- Problem details -
Show the lines below where "single" occurs.

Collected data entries
»»

[config.mk]
export PLATFORM = sky130hd
export DESIGN_NAME = sram_1p_req_ctrl_flat
export DESIGN_NICKNAME = d
export VERILOG_FILES = /design/src/rtl/sram_1p_req_ctrl_pkg.sv /design/src/rtl/sram_1p_req_ctrl_if.sv /design/src/rtl/sram_1p_req_ctrl_resp_fifo2.sv /design/src/rtl/sram_1p_req_ctrl.sv /design/src/flat_wrapper.sv
export SDC_FILE = /design/constraint.sdc
export NUM_CORES = 1
export LEC_CHECK = 0
export CORE_MARGIN = 1
export CORE_UTILIZATION = 46
export CTS_CLUSTER_SIZE = 14
export DETAILED_ROUTE_END_ITERATION = 10
export PLACE_DENSITY = 0.86
export SYNTH_ARGS = -nofsm -noshare
export SYNTH_HDL_FRONTEND = slang
export SYNTH_SLANG_ARGS = --single-unit
[constraint.sdc]
create_clock -name i_clk -period 10.7 [get_ports i_clk]
set_clock_uncertainty 0.2 [all_clocks]
set_input_delay 1.07 -clock i_clk [delete_from_list [all_inputs] [get_ports i_clk]]
set_output_delay 1.07 -clock i_clk [all_outputs]
set_load 0.02 [all_outputs]
[src/rtl/sram_1p_req_ctrl_pkg.sv]
// Shared types and sizing for the single-port SRAM requester controller.
// Latency: n/a (declarations only).
// Backpressure: n/a (declarations only).
package sram_ctrl_pkg;

    localparam int ADDR_W     = 6;
    localparam int DATA_W     = 66;
    localparam int DEPTH      = 1 << ADDR_W;
    localparam int RESP_DEPTH = 2;

    typedef enum logic {
        ST_INIT = 1'b0,
        ST_RUN  = 1'b1
    } ctrl_state_t;

endpackage

[src/rtl/sram_1p_req_ctrl_if.sv]
// Request, response and SRAM-macro signals of the controller in one bundle.
// Latency: n/a (wiring only).
// Backpressure: req_valid/req_ready and resp_valid/resp_ready handshakes.
interface sram_1p_req_ctrl_if;
    import sram_ctrl_pkg::*;

    logic              req_valid;
    logic              req_ready;
    logic              req_write;
    logic [ADDR_W-1:0] req_addr;
    logic [DATA_W-1:0] req_wdata;

    logic              resp_valid;
    logic              resp_ready;
    logic [DATA_W-1:0] resp_rdata;

    logic              sram_en;
    logic              sram_wen;
    logic [ADDR_W-1:0] sram_addr;
    logic [DATA_W-1:0] sram_wdata;
    logic [DATA_W-1:0] sram_rdata;

    // Environment side: requester, response consumer and the SRAM macro itself.
    modport master (
        output req_valid, req_write, req_addr, req_wdata, resp_ready, sram_rdata,
        input  req_ready, resp_valid, resp_rdata, sram_en, sram_wen, sram_addr, sram_wdata
    );

    // Controller side.
    modport slave (
        input  req_valid, req_write, req_addr, req_wdata, resp_ready, sram_rdata,
        output req_ready, resp_valid, resp_rdata, sram_en, sram_wen, sram_addr, sram_wdata
    );

endinterface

««

- Output -
export SYNTH_SLANG_ARGS = --single-unit
// Shared types and sizing for the single-port SRAM requester controller.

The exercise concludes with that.